Installing Packages
#install.packages("survey")
#install.packages("sampling")
#install.packages("writexl")
Loading Packages
library(readxl)
## Warning: package 'readxl' was built under R version 4.5.3
library(survey)
## Warning: package 'survey' was built under R version 4.5.3
## Loading required package: grid
## Loading required package: Matrix
## Loading required package: survival
##
## Attaching package: 'survey'
## The following object is masked from 'package:graphics':
##
## dotchart
library(sampling)
## Warning: package 'sampling' was built under R version 4.5.3
##
## Attaching package: 'sampling'
## The following objects are masked from 'package:survival':
##
## cluster, strata
Reading Data
base<-readRDS(file = "Marco.rds")
Creating the Bogotá Dataset
base_bogota<-subset(base,base$COLE_COD_MCPIO_UBICACION==11001)

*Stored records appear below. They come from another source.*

## config.mk

```make
export PLATFORM = sky130hd
export DESIGN_NAME = stack_calc_core
export DESIGN_NICKNAME = d
export VERILOG_FILES = /design/src/rtl/stack_calc_core_pkg.sv /design/src/rtl/stack_calc_core_stack_array.sv /design/src/rtl/stack_calc_core.sv
export SDC_FILE = /design/constraint.sdc
export NUM_CORES = 1
export LEC_CHECK = 0
export ABC_AREA = 1
export CORE_ASPECT_RATIO = 0.5
export CORE_MARGIN = 2
export CORE_UTILIZATION = 33
export DETAILED_ROUTE_END_ITERATION = 12
export GPL_TIMING_DRIVEN = 0
export REMOVE_ABC_BUFFERS = 1
export SLEW_MARGIN = 15
export SYNTH_ARGS = -nofsm -noshare
export SYNTH_HDL_FRONTEND = slang
export SYNTH_HIERARCHICAL = 1
export SYNTH_SLANG_ARGS = --single-unit
```

## constraint.sdc

```tcl
create_clock -name clk -period 9.75 [get_ports clk]
set_input_delay 1.95 -clock clk [delete_from_list [all_inputs] [get_ports clk]]
set_output_delay 1.95 -clock clk [all_outputs]
set_load 0.02 [all_outputs]
```
[src/rtl/tag_alloc.sv]
// tag_alloc: circular free list of destination tags with grant, retire return,
// branch-mispredict flush and sticky overflow detection.
module tag_alloc #(
   parameter int TAG_W = 5,
   parameter int DEPTH = 32
) (
   input  logic             clock_i,
   input  logic             reset_n_i,
   input  logic             Alloc_req_i,
   output logic [TAG_W-1:0] Alloc_tag_o,
   output logic             Alloc_valid_o,
   output logic [TAG_W-1:0] Dispatch_Rd_tag_o,
   output logic             new_rd_tag_o,
   output logic             new_rd_tag_valid_o,
   input  logic             Retire_valid_i,
   input  logic [TAG_W-1:0] Retire_rd_tag_i,
   input  logic             Retire_branch_i,
   input  logic             Retire_branch_taken_i,
   output logic [TAG_W:0]   Free_count_o,
   output logic             Overflow_err_o
);
   localparam logic [TAG_W:0]   FULL = (TAG_W+1)'(DEPTH);
   localparam logic [TAG_W-1:0] LAST = TAG_W'(DEPTH-1);
   logic [TAG_W-1:0] mem_q [DEPTH];
   logic [TAG_W-1:0] head_q, head_d, tail_q, tail_d, disp_q, disp_d;
   logic [TAG_W:0]   count_q, count_d;
   logic             new_q, ovf_q, ovf_d;
   logic             flush, full, grant, ret, ovf_set;
   assign Alloc_tag_o        = mem_q[head_q];
   assign Alloc_valid_o      = count_q != '0;
   assign Free_count_o       = count_q;
   assign Dispatch_Rd_tag_o  = disp_q;
   assign new_rd_tag_o       = new_q;
   assign new_rd_tag_valid_o = new_q;
   assign Overflow_err_o     = ovf_q;
   always_comb begin
      flush   = Retire_valid_i & Retire_branch_i & Retire_branch_taken_i;
      full    = count_q == FULL;
      grant   = Alloc_req_i & Alloc_valid_o & ~flush;
      // a full list can still absorb a return when the head is granted the same cycle
      ret     = Retire_valid_i & ~flush & (~full | grant);
      ovf_set = Retire_valid_i & ~flush & full & ~grant;
      head_d  = grant ? ((head_q == LAST) ? '0 : head_q + 1'b1) : head_q;
      tail_d  = ret ? ((tail_q == LAST) ? '0 : tail_q + 1'b1) : tail_q;
      count_d = (grant & ~ret) ? count_q - 1'b1 : (ret & ~grant) ? count_q + 1'b1 : count_q;
      disp_d  = grant ? Alloc_tag_o : disp_q;
      ovf_d   = ovf_q | ovf_set;
   end
   always_ff @(posedge clock_i or negedge reset_n_i) begin
      if (!reset_n_i) begin
         for (int i = 0; i < DEPTH; i++) mem_q[i] <= TAG_W'(i);
         head_q  <= '0;
         tail_q  <= '0;
         count_q <= FULL;
         disp_q  <= '0;
         new_q   <= 1'b0;
         ovf_q   <= 1'b0;
      end else begin
         if (flush) begin
            for (int i = 0; i < DEPTH; i++) mem_q[i] <= TAG_W'(i);
            head_q  <= '0;
            tail_q  <= '0;
            count_q <= FULL;
         end else begin
            if (ret) mem_q[tail_q] <= Retire_rd_tag_i;
            head_q  <= head_d;
            tail_q  <= tail_d;
            count_q <= count_d;
         end
         disp_q <= disp_d;
         new_q  <= grant;
         ovf_q  <= ovf_d;
      end
   end
endmodule
[config.mk]
export PLATFORM = sky130hd
export DESIGN_NAME = tag_alloc
export DESIGN_NICKNAME = d
export VERILOG_FILES = /design/src/rtl/tag_alloc.sv
export SDC_FILE = /design/constraint.sdc
export NUM_CORES = 1
export LEC_CHECK = 0
export ABC_AREA = 1
export CORE_MARGIN = 1.5
export CORE_UTILIZATION = 30
export DETAILED_ROUTE_END_ITERATION = 12
export PLACE_DENSITY = 0.49
export SLEW_MARGIN = 20
export SYNTH_ARGS = -nofsm -noshare
export SYNTH_HDL_FRONTEND = slang
export SYNTH_SLANG_ARGS = --single-unit
[constraint.sdc]
create_clock -name clock_i -period 2.1 [get_ports clock_i]
set_input_delay 0.42 -clock clock_i [delete_from_list [all_inputs] [get_ports clock_i]]
set_output_delay 0.42 -clock clock_i [all_outputs]
set_load 0.005 [all_outputs]
* Word-level counts from Yosys, hierarchy flattened
Index checks and enable logic that the tools add are counted.
** Cells by class
- Mux-type cells :: 17
- Reductions and logical operators :: 5
- Order comparisons :: 3
- Bitwise logic cells :: 18
- Add/sub/neg operators :: 4
- Eq/ne operators :: 3
** Operator list (count)
- $mux 160 :: 2
- $bwmux 160 :: 1
- $mux 5 :: 9
- $bmux 5 s5 :: 1
- $demux 5 s5 :: 1
- $mux 6 :: 3
- $ge 6x6->1 const B :: 2
- $not 5->6 :: 2
- $add 5x1->5 const B :: 2
- $and 1x1->1 :: 10
- $eq 5x5->1 const B :: 2
- $add 6x1->6 const B :: 1
- $eq 6x6->1 const B :: 1
- $lt 6x1->1 const B :: 1
- $reduce_bool 6->1 :: 1
- $sub 6x1->6 const B :: 1
- $not 1->1 :: 4
- $reduce_bool 2->1 :: 2
- $reduce_bool 3->1 :: 1
- $or 1x1->1 :: 2
- $logic_and 1x1->1 :: 1
** Word-level totals
- Logic and storage cells :: 88
- Output and inout port bits :: 20
- Flip-flop bits (word level) :: 183

* Logic depth before layout (Yosys ltp)
Gate-level depths: netlist of run 1.
- Depth in word-level cells :: 10
- Depth in mapped cells :: 13
- Mapped depth without buffers :: 13

* Worst setup path before layout of run 1
No wires, ideal clock.
- Path type :: register -> register
- From :: register count_q[5], in the netlist Free_count_o[5]
- To :: register count_q[5], in the netlist Free_count_o[5]
- Slack :: -0.138 ns
- Stages on the path, launching flop included :: 14
- Data arrival time :: 2.162 ns
- Setup time :: 0.076 ns
- Clock period less this slack :: 2.238 ns
- Buffers on the path :: 0
- Path through :: dfstp_2 > nor2_1 > nand3_2 > nand3_4 > nor2_1 > ha_1 > a21oi_1 > o21ai_0 > nor2_1 > inv_1 > nand3_1 > nand3_1 > nand2_1 > nand2_1
** Between the ends
- Cells in the longest elaborated chain, start to end :: 9
** Ends and longest elaborated chain
- start: declaration :: RTL line 26 : logic [TAG_W:0] count_q, count_d;
- start signal: assignment :: RTL line 68 : count_q <= count_d;
- $reduce_bool 6->1 * :: RTL line 30 : assign Alloc_valid_o = count_q != '0;
- named net Alloc_valid_o :: RTL line 11 : output logic Alloc_valid_o,
- $and 1x1->1 * (2 in series) :: RTL line 39 : grant = Alloc_req_i & Alloc_valid_o & ~flush;
- $or 1x1->1 :: RTL line 41 : ret = Retire_valid_i & ~flush & (~full | grant);
- $and 1x1->1 :: RTL line 41
- $not 1->1 :: RTL line 45 : count_d = (grant & ~ret) ? count_q - 1'b1 : (ret & ~grant) ? count_q + 1'b1 : count_q;
- $and 1x1->1 :: RTL line 45
- $mux 6 :: RTL line 45
- $mux 6 :: RTL line 59 : if (flush) begin
The timed path passes the listed nets; every way through them passes the cells marked *. The select of a mux whose other input is x is not followed.
A chain may end at the register's enable or synchronous reset.

* Worst setup path after layout of run 1
- From :: register head_q[0]
- To :: output Alloc_tag_o[2]
** Between the ends
- Cells in the longest elaborated chain, start to end :: 4
** Ends and longest elaborated chain
- start: declaration :: RTL line 25 : logic [TAG_W-1:0] head_q, head_d, tail_q, tail_d, disp_q, disp_d;
- start signal: assignment :: RTL line 52 : head_q <= '0;
- start signal: assignment :: RTL line 61 : head_q <= '0;
- start signal: assignment :: RTL line 66 : head_q <= head_d;
- $not 5->6 (implied by the code) :: RTL line 29 : assign Alloc_tag_o = mem_q[head_q];
- $bmux 5 s5 :: RTL line 29
- $mux 5 (implied by the code) (2 in series) :: RTL line 29
- end: declaration :: RTL line 10 : output logic [TAG_W-1:0] Alloc_tag_o,
Every way passes these cells. The select of a mux whose other input is x is not followed.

Creating the Academic School Variable
base_bogota$academico=ifelse(base_bogota$COLE_CARACTER=="ACADÉMICO",1,0)
Sample Size Calculation
tipo="p"
N=nrow(base_bogota)
alpha=0.05
p=0.5
e=0.05
deff=2
n.mas=function(tipo,N,s,e,p,alpha){
if(tipo=="t"){n=round((qnorm(1-alpha/2)^2*N^2*s^2)/(e^2+qnorm(1-alpha/2)^2*N*s^2),0)}
if(tipo=="t"){return(n)}
if(tipo=="m"){n=round((qnorm(1-alpha/2)^2*s^2)/(e^2+(qnorm(1-alpha/2)^2*s^2/N)),0)}
if(tipo=="m"){return(n)}
if(tipo=="p"){n=round((qnorm(1-alpha/2)^2*(N/(N-1))*p*(1-p))/(e^2+(qnorm(1-alpha/2)^2*(N/(N-1))*p*(1-p)*(1/N))),0)
if(tipo=="p"){return(n)}
}}
r<-n.mas(tipo,N,s,e,p,alpha)*deff
Sample Selection
s.masr=function(base,r,seed){
N=nrow(base)
set.seed(seed)
base=base[sample(c(1:nrow(base_bogota)),r,replace = T),]
base$pik=1-(1-1/N)^r
return(base)
}
r=764
seed=123
N=nrow(base_bogota)
muestra.r=s.masr(base_bogota,r,seed)
Creating the “dsgn” Objec
muestra.r$Fexp=1/muestra.r$pik
dsgn=svydesign(id=~1,data=muestra.r,weights=~Fexp)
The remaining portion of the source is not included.